The 3 most common part(s) or condition(s) which cause the symptom Microwave doesn't heat are listed below starting with the most likely. Check or test each item and watch any available videos.
RepairClinic Item # 1522339
The high voltage diode converts the A/C power output of the transformer to D/C, doubling the voltage to nearly 5,000 volts. This high voltage powers the magnetron which emits the energy that cooks the food. If the diode burns out, a lower A/C voltage reaches the magnetron, which is not sufficient to power the magnetron. When the diode fails it is often visibly burned out. If it appears to be good, it can be tested with a volt-Ohm meter capable of testing diodes. High voltage diodes frequently fail and are one of the most common points of failure in a microwave oven. A regular meter with a diode checker will not work to check these diodes. You have to use a meter with a 9 volt battery or put a 9 volt battery in series with the diode to check it.

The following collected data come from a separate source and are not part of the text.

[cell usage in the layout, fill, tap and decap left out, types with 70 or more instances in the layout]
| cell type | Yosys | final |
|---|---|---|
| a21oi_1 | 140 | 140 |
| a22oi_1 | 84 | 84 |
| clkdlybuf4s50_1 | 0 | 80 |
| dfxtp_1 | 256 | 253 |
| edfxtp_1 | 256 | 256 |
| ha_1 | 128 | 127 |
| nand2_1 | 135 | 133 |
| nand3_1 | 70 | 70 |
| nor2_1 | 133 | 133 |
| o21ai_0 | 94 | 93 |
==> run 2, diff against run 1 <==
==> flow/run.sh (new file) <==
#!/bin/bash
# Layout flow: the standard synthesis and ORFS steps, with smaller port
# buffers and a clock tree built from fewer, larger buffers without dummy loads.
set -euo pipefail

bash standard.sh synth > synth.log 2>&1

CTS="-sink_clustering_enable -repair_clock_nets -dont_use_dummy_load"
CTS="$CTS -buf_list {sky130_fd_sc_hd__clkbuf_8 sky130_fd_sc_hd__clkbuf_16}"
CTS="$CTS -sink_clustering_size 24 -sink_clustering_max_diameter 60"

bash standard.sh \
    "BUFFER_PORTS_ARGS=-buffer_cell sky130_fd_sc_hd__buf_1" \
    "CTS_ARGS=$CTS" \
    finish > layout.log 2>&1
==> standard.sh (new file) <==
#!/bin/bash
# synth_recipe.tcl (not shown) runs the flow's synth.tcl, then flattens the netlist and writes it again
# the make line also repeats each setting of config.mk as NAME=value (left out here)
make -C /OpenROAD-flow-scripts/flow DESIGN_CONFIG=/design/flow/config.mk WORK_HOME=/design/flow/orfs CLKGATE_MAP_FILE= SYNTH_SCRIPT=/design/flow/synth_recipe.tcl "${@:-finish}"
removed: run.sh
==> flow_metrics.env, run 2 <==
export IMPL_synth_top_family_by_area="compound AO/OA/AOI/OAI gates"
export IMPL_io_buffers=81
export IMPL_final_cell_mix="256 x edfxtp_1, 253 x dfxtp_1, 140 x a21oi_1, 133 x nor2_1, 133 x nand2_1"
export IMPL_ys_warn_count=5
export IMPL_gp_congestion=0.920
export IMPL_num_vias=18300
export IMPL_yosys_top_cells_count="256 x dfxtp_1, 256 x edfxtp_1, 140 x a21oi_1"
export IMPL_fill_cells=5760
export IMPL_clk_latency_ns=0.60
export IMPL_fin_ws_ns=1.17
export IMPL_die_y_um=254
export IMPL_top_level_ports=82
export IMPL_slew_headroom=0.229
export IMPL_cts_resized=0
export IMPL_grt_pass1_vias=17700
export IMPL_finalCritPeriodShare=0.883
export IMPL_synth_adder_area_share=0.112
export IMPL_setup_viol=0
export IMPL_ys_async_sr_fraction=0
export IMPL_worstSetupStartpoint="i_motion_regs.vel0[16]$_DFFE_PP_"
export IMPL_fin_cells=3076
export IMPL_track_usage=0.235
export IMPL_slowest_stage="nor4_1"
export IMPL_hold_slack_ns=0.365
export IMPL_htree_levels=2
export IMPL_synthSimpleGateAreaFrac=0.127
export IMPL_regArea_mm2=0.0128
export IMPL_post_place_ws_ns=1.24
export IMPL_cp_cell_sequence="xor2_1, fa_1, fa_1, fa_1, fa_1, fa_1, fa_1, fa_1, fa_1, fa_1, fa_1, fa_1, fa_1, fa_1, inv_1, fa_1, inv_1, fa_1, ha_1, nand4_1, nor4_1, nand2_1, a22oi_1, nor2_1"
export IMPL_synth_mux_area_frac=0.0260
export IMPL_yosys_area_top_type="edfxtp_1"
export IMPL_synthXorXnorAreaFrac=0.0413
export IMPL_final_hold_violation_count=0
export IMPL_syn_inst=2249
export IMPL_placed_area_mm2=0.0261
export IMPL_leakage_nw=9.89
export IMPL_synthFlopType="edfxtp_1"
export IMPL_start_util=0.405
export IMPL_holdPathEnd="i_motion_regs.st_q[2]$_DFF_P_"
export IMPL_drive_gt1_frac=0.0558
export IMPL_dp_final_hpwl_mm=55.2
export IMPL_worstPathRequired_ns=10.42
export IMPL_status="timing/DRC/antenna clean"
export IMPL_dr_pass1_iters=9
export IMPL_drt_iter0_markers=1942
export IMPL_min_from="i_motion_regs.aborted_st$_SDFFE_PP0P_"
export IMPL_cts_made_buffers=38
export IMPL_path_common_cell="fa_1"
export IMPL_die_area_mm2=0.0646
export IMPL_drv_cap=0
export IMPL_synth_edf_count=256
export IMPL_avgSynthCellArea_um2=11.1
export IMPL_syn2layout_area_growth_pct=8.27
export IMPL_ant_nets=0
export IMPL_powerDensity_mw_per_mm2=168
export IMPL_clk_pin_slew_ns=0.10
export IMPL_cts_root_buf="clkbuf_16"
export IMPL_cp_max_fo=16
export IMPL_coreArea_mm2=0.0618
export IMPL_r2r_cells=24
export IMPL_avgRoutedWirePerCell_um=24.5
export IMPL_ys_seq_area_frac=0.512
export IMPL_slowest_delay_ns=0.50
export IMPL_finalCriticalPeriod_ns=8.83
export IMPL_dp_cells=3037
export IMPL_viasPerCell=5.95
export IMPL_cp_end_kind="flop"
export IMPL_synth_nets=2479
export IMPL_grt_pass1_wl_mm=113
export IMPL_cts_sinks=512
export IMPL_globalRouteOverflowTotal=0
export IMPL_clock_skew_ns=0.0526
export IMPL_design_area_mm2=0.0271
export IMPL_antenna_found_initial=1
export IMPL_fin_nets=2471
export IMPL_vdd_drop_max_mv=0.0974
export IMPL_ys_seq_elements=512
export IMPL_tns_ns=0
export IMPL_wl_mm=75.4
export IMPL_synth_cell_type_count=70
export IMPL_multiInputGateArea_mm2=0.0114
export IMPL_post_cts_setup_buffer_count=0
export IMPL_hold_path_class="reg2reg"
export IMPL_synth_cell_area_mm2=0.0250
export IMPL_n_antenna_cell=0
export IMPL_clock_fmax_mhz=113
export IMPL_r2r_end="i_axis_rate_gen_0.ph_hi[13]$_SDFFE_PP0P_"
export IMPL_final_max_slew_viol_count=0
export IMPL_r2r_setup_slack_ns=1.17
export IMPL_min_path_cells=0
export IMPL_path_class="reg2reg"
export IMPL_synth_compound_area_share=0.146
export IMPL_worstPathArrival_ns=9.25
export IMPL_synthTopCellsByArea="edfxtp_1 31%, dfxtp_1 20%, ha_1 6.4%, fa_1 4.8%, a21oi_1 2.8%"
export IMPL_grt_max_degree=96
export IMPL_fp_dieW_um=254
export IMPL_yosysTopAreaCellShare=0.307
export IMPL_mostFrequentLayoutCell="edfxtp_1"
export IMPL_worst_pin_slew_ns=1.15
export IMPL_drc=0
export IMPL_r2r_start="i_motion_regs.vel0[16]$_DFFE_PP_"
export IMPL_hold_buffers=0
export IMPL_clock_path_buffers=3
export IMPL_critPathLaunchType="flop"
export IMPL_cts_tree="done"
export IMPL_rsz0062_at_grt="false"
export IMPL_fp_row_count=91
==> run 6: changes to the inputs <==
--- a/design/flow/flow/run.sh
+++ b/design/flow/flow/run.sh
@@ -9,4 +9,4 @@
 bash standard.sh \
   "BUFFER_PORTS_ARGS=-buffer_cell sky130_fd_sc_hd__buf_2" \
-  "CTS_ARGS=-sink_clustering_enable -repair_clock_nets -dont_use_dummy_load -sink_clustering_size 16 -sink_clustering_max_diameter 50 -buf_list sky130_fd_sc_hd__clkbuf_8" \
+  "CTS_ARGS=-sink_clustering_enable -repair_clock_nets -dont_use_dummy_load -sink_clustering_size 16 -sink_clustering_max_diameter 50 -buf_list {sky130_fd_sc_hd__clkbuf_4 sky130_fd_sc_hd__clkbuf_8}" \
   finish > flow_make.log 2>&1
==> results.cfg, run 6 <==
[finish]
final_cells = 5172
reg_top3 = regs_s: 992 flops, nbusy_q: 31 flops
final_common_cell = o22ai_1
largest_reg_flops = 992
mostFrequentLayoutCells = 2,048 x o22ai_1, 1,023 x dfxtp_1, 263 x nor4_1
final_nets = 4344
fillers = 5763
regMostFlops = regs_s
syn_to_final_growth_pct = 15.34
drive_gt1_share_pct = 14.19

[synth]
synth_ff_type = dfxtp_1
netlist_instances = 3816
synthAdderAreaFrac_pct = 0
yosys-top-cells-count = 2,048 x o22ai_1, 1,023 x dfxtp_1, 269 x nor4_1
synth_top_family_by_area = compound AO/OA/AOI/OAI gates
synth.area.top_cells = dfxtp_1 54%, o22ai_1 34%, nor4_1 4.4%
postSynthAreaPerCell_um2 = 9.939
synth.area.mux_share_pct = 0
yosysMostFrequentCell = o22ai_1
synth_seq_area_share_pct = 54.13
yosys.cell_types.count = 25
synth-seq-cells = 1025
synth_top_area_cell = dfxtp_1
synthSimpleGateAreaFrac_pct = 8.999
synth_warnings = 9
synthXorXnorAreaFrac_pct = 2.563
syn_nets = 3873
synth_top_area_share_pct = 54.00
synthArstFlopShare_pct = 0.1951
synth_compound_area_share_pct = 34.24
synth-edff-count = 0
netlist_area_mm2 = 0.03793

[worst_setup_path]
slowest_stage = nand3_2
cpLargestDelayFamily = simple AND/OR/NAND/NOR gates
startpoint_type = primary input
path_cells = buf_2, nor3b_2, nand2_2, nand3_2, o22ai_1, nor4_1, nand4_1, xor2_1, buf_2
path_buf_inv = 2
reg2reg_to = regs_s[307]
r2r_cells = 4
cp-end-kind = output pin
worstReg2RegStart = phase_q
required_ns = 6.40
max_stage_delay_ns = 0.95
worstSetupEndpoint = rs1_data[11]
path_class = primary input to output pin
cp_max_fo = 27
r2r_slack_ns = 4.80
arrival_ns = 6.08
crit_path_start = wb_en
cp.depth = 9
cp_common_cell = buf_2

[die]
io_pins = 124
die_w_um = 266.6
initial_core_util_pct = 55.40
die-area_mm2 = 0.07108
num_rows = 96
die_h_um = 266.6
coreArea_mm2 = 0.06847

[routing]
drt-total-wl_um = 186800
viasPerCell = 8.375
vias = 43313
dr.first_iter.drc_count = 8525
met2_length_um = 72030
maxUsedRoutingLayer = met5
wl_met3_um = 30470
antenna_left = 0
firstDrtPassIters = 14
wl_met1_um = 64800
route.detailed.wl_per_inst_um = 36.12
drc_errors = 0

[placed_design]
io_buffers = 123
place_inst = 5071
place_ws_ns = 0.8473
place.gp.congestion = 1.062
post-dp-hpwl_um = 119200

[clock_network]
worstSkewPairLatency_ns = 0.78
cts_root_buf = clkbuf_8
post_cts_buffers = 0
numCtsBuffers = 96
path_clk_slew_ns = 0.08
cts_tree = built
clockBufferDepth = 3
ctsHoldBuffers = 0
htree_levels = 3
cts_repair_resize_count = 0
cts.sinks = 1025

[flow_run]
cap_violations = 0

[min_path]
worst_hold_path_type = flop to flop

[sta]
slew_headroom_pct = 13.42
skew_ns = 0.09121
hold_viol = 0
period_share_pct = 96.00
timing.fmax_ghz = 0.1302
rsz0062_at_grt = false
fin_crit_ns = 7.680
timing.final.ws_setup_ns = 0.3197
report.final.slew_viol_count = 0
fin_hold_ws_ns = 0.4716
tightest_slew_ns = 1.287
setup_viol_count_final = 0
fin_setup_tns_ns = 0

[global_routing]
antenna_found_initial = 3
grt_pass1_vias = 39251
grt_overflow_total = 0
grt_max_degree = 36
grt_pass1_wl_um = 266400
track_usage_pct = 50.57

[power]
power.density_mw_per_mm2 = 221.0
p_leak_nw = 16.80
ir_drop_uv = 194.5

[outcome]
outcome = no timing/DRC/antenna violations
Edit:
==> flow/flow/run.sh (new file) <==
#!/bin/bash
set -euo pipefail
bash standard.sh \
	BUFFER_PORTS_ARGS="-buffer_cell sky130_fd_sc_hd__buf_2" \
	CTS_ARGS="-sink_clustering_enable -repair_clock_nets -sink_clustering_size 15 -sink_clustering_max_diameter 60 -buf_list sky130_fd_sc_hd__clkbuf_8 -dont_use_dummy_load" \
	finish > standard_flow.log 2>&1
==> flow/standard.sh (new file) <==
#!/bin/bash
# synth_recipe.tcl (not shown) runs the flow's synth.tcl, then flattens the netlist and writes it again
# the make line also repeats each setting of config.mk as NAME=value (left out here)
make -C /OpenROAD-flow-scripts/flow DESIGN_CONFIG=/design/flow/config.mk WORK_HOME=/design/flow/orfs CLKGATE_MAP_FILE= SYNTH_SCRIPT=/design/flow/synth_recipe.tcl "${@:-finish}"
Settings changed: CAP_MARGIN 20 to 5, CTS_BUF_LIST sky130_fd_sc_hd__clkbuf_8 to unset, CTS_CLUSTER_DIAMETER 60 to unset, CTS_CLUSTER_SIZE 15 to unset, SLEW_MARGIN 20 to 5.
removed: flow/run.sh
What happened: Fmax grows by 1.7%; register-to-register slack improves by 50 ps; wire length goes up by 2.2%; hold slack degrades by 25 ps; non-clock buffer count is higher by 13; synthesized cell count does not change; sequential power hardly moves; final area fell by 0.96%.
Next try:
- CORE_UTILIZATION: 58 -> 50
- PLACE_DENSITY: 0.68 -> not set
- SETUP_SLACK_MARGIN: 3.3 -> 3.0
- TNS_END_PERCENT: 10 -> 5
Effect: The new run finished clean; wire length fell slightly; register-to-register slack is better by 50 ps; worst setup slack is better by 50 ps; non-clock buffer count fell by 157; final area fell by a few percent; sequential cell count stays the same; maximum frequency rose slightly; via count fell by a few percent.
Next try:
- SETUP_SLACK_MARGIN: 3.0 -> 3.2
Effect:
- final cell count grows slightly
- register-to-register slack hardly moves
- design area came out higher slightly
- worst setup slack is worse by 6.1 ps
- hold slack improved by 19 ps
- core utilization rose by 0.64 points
Source: an optimization exercise on an open RTL-to-GDS flow (aim: small area, a short achievable clock period and few clock cycles per item). Production flows keep margins and buffers that such runs may drop.
At most, simulation tests tie the RTL to the original design; equivalence was not proved.
Power and IR drop assume default switching activity.

==> flow/design.v (excerpt) <==
module float_to_rgbe_encode
(
   input  wire logic         clock,
   input  wire logic         reset,
   input  wire logic         req_tvalid,
   output logic              req_tready,
   input  wire logic [191:0] req_tdata,   
   output logic              rsp_tvalid,
   input  wire logic         rsp_tready,
   output logic [31:0]       rsp_tdata    
);
Size in the first run: about 93 flip-flops, roughly 230 I/O pins.
==> flow/config.mk <==
export PLATFORM = sky130hd
export DESIGN_NAME = float_to_rgbe_encode
export DESIGN_NICKNAME = float_to_rgbe_encode
export VERILOG_FILES = /design/flow/design.v
export SDC_FILE = /design/flow/constraint.sdc
export NUM_CORES = 4
export LEC_CHECK = 0
export CAP_MARGIN = 20
export CORE_MARGIN = 2
export CORE_UTILIZATION = 40
export SETUP_SLACK_MARGIN = 3.4
export SLEW_MARGIN = 20
==> flow/constraint.sdc <==
create_clock -name core_clock -period 6.3 [get_ports {clock}]
set_input_delay 1.2600 -clock core_clock [delete_from_list [all_inputs] [get_ports {clock}]]
set_output_delay 1.2600 -clock core_clock [all_outputs]
set_load 0.01 [all_outputs]
standard.sh (not shown) runs the stock make flow with config.mk's settings and CLKGATE_MAP_FILE= SYNTH_SCRIPT=/design/flow/synth_recipe.tcl, a recipe that flattens the netlist after the stock synthesis.
==> flow/flow/run.sh <==
#!/bin/bash
# Standard layout, except that the port buffers are the smallest buffer cell
# instead of the delay buffer buffer_ports picks by default. Each tool's full
# output lands in the ORFS logs under orfs/logs; make's own output in make.log.
set -euo pipefail
export BUFFER_PORTS_ARGS="-buffer_cell sky130_fd_sc_hd__buf_1"
bash standard.sh > make.log 2>&1
Rerun with:
- CORE_UTILIZATION: 40 -> 60
After rerunning: Core utilization rises by 28 points. Wire length climbs by 14%. First-iteration DRC count came out higher by 130%. Die area came out lower by 32%. Worst setup slack gets worse by 220 ps.
No run of this note included a check of the RTL's function; only the layout flow was run.

== build 32 ==
float_to_rgbe_encode, a different RTL version from the one above (not shown whole).
Size in the first run: about 33 flip-flops, ~6500 um^2 of cells after synthesis.
export LEC_CHECK = 0
export CAP_MARGIN = 20
export CORE_MARGIN = 2
export CORE_UTILIZATION = 40
export SLEW_MARGIN = 20
create_clock -name core_clock -period 6.3 [get_ports {clock}]
Scripts as last shown in full above: flow/flow/run.sh
Testbench counts of build 32, summed over its fixed seeds: cycles 9,608, items 9,600.
Relative to build 32, the following input files were edited for build 9:
==> flow/run.sh (new file) <==
#!/bin/bash
# synth_recipe.tcl (not shown) runs the flow's synth.tcl, then flattens the netlist and writes it again
# the make line also repeats each setting of config.mk as NAME=value (left out here)
make -C /OpenROAD-flow-scripts/flow DESIGN_CONFIG=/design/flow/config.mk WORK_HOME=/design/flow/orfs CLKGATE_MAP_FILE= SYNTH_SCRIPT=/design/flow/synth_recipe.tcl finish
removed: flow/flow/run.sh
removed: flow/standard.sh
Notes after the runs:
- Summary of build 9 over build 32: clock tree cell share of total cell area picked up an extra 0.22 points, total power now larger.
- Hold slack (lower): build 32
- Between build 32 and build 9, the final area is lower for build 32.
- Comparing build 32 and build 9, final wirelength is higher on build 9.
- Slew at the pin closest to its max-slew limit: build 9 < build 32
- From build 32 to build 9 the numbers moved as follows: share of the cycle needed by the critical path after routing climbed 2.1 points, first-pass iteration count of the detailed router went down 2, number of global-route vias before repair saw an increase.
- From build 32 to build 9, site row count did not move at all.
- Comparing build 32 and build 9, tightest slew margin relative to the limit is lower on build 32.
The inputs of build 17 differ from those of build 9 as listed below.
Settings: setting SETUP_SLACK_MARGIN to 2.0 for the first time.
==> flow/flow/run.sh (new file) <==
#!/bin/bash
# Standard layout, except that the port buffers are the smallest buffer cell
# instead of the delay buffer buffer_ports picks by default. Each tool's full
# output lands in the ORFS logs under orfs/logs; make's own output in make.log.
set -euo pipefail
export BUFFER_PORTS_ARGS="-buffer_cell sky130_fd_sc_hd__buf_1"
bash standard.sh > make.log 2>&1
==> flow/standard.sh (new file) <==
#!/bin/bash
# synth_recipe.tcl (not shown) runs the flow's synth.tcl, then flattens the netlist and writes it again
# the make line also repeats each setting of config.mk as NAME=value (left out here)
make -C /OpenROAD-flow-scripts/flow DESIGN_CONFIG=/design/flow/config.mk WORK_HOME=/design/flow/orfs CLKGATE_MAP_FILE= SYNTH_SCRIPT=/design/flow/synth_recipe.tcl "${@:-finish}"
removed: flow/run.sh
[summary]
In build 17 the utilization after layout turned out 8.3 points lower than in build 9.
Compared with build 9, build 17 shows a final design instance area without fill that is 14% lower.
The commonest non-fill, non-tap cell in the layout comes out sky130_fd_sc_hd__buf_1 in one run and sky130_fd_sc_hd__clkdlybuf4s50_1 in the other, namely in build 17 and build 9 respectively.
Comparing build 17 with build 9, the number of nets in the finished design came out essentially unchanged.
Number of buffers inserted during clock tree synthesis: build 17 vs build 9 identical
Build 17 and build 9 ended up with roughly the same cell total after placement.

float_to_rgbe_encode, a different RTL version from the one above (not shown whole).
Size in the first run: roughly 81 flip-flops, ~230 I/O pins.
Settings: LEC_CHECK=0, ABC_AREA=1, CAP_MARGIN=20, CORE_MARGIN=2, CORE_UTILIZATION=50, CTS_BUF_LIST=sky130_fd_sc_hd__clkbuf_8, CTS_CLUSTER_DIAMETER=100, CTS_CLUSTER_SIZE=30, SETUP_SLACK_MARGIN=3.5, SLEW_MARGIN=20; clock period 6.3 ns.
==> flow/flow/run.sh <==
#!/bin/bash
# Standard layout, except that the port buffers are the smallest buffer cell
# instead of the delay buffer buffer_ports picks by default, and that the
# rsp_tready and req_tready pins are placed side by side (io.tcl), as the
# only path from an input port to an output port runs between them.
# Each tool's full output lands in the ORFS logs under orfs/logs; make's own
# output in make.log.
set -euo pipefail
export BUFFER_PORTS_ARGS="-buffer_cell sky130_fd_sc_hd__buf_1"
export IO_CONSTRAINTS="$PWD/flow/io.tcl"
bash standard.sh > make.log 2>&1
==> flow/flow/io.tcl <==
# keep the two ready pins next to each other
set_io_pin_constraint -group -order -pin_names {rsp_tready req_tready}
Rerun with:
--- a/flow/config.mk
+++ b/flow/config.mk
@@ -10,3 +10,3 @@
 export CORE_MARGIN = 2
-export CORE_UTILIZATION = 50
+export CORE_UTILIZATION = 55
 export CTS_BUF_LIST = sky130_fd_sc_hd__clkbuf_8
=> Total power falls by 1.7%. Non-clock buffer count is higher by 5. Setup slack loses 0.025 ns. Die area went down by about 9%. Clock skew stays flat. Utilization climbs by 6.6 points. Global-route usage grows by 3.0 points.
Function was not checked in any run of this note: the RTL went through the layout flow alone.

== lane 1 ==
float_to_rgbe_encode, a different RTL version from the one above (not shown whole).
Size: about 81 flip-flops, ~230 I/O pins, about 7500 um2 of cells after synthesis.
Settings: LEC_CHECK=0, ABC_AREA=1, CAP_MARGIN=20, CORE_MARGIN=2, CORE_UTILIZATION=40, SETUP_SLACK_MARGIN=3.4, SLEW_MARGIN=20; clock period 6.3 ns.
==> flow/flow/run.sh <==
#!/bin/bash
# Standard layout, except that the port buffers are the smallest buffer cell
# instead of the delay buffer buffer_ports picks by default. Each tool's full
# output lands in the ORFS logs under orfs/logs; make's own output in make.log.
set -euo pipefail
export BUFFER_PORTS_ARGS="-buffer_cell sky130_fd_sc_hd__buf_1"
bash standard.sh > make.log 2>&1
Looking at the reports, lane 1 completed the entire flow and the layout it produced met the timing, design-rule and antenna checks.
Input-level comparison between lane 2 and lane 1:
Settings: removing ABC_AREA (formerly 1).
Notes after the runs:
- Changes observed in lane 2 relative to lane 1: wire length increased 0.81%; core region area decreased 8.6%.
- Diff lane 1 -> lane 2 | sequential power share | decrease of 1.3 points
- Taking lane 1 as the reference, in lane 2 met3 track demand over resource +1.4 points, total power of the final layout has increased.
- Sort lane 2 and lane 1 by initial standard-cell utilization of the core, ascending, and lane 2 comes first.
- Taking lane 1 as the reference, in lane 2 share of cell area taken by flip-flops and latches grew by 0.23 points; share of the yosys chip area belonging to registers grew by 3.3 points.
Function was not checked in any run of this note: the RTL went through the layout flow alone.

Another version of the RTL of float_to_rgbe_encode (not shown whole).
For scale: ~1100 cells after synthesis, roughly 81 flip-flops, ~230 I/O pins, about 7500 sq um of cells after synthesis.
==> flow/config.mk <==
export PLATFORM = sky130hd
export DESIGN_NAME = float_to_rgbe_encode
export DESIGN_NICKNAME = float_to_rgbe_encode
export VERILOG_FILES = /design/flow/design.v
export SDC_FILE = /design/flow/constraint.sdc
export NUM_CORES = 4
export LEC_CHECK = 0
export ABC_AREA = 1
export CAP_MARGIN = 20
export CORE_MARGIN = 2
export CORE_UTILIZATION = 50
export SETUP_SLACK_MARGIN = 3.5
export SLEW_MARGIN = 20
==> flow/constraint.sdc <==
create_clock -name core_clock -period 6.3 [get_ports {clock}]
set_input_delay 1.2600 -clock core_clock [delete_from_list [all_inputs] [get_ports {clock}]]
set_output_delay 1.2600 -clock core_clock [all_outputs]
set_load 0.01 [all_outputs]
Scripts as last shown in full above: flow/flow/run.sh
Edit:
--- a/flow/config.mk
+++ b/flow/config.mk
@@ -10,4 +10,7 @@
 export CORE_MARGIN = 2
-export CORE_UTILIZATION = 50
-export SETUP_SLACK_MARGIN = 3.5
+export CORE_UTILIZATION = 40
+export CTS_BUF_LIST = sky130_fd_sc_hd__clkbuf_8
+export CTS_CLUSTER_DIAMETER = 100
+export CTS_CLUSTER_SIZE = 30
+export SETUP_SLACK_MARGIN = 3.4
 export SLEW_MARGIN = 20
The new run produced a clean layout.
Count of clock-buffer cells in the layout is lower by 3.
Core utilization drops by 15 points.
Global-route usage decreases by 5.4 points.
Critical path depth stays the same.
First-iteration DRC count came out higher by 15%.
Total power shrinks by 6.8%.
Sequential share of layout area went up by 0.86 points.
Area after synthesis stays the same.
Routed wire length goes down by 0.66%.
Edit:
--- a/flow/config.mk
+++ b/flow/config.mk
@@ -11,6 +11,3 @@
 export CORE_UTILIZATION = 40
-export CTS_BUF_LIST = sky130_fd_sc_hd__clkbuf_8
-export CTS_CLUSTER_DIAMETER = 100
-export CTS_CLUSTER_SIZE = 30
-export SETUP_SLACK_MARGIN = 3.4
+export SETUP_SLACK_MARGIN = 3.5
 export SLEW_MARGIN = 20
Sequential share of layout area goes down by 1.4 points.
Routed wire length increases by 1.2%.
Cell area is higher by 5.4%.
Critical path depth stays the same.
Worst hold slack gets worse by 15 ps.
Non-clock buffer count went up by 12.
First-iteration DRC count does not change.
Utilization grows by 2.7 points.
Combinational power rose by about 10%.
Setup slack gets better by 27 ps.
Synthesized cell count is unchanged.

RepairClinic Item # 1372516
If the microwave oven doesn't heat the magnetron tube might have burned out. The magnetron uses high voltage, high current DC power to generate the microwave frequency that cooks the food. If the microwave oven is turned on when it is empty this can cause the magnetron to burn out. Once it is burned out it has to be replaced, it's not repairable.
RepairClinic Item # 1271743
If the microwave doesn't heat the high voltage capacitor might be defective. The high voltage capacitor works with the high voltage diode to convert the output of the transformer to DC voltage and to double the output voltage. If the capacitor is burned out the entire high voltage circuit stops working properly. The high voltage capacitor can be checked with a special VOM meter which has a capacitance testing capability. Be aware that the high voltage capacitor can retain a charge of more than 3,000 volts and can injure or kill a person if not handled properly. Only trained technicians should perform this type of testing.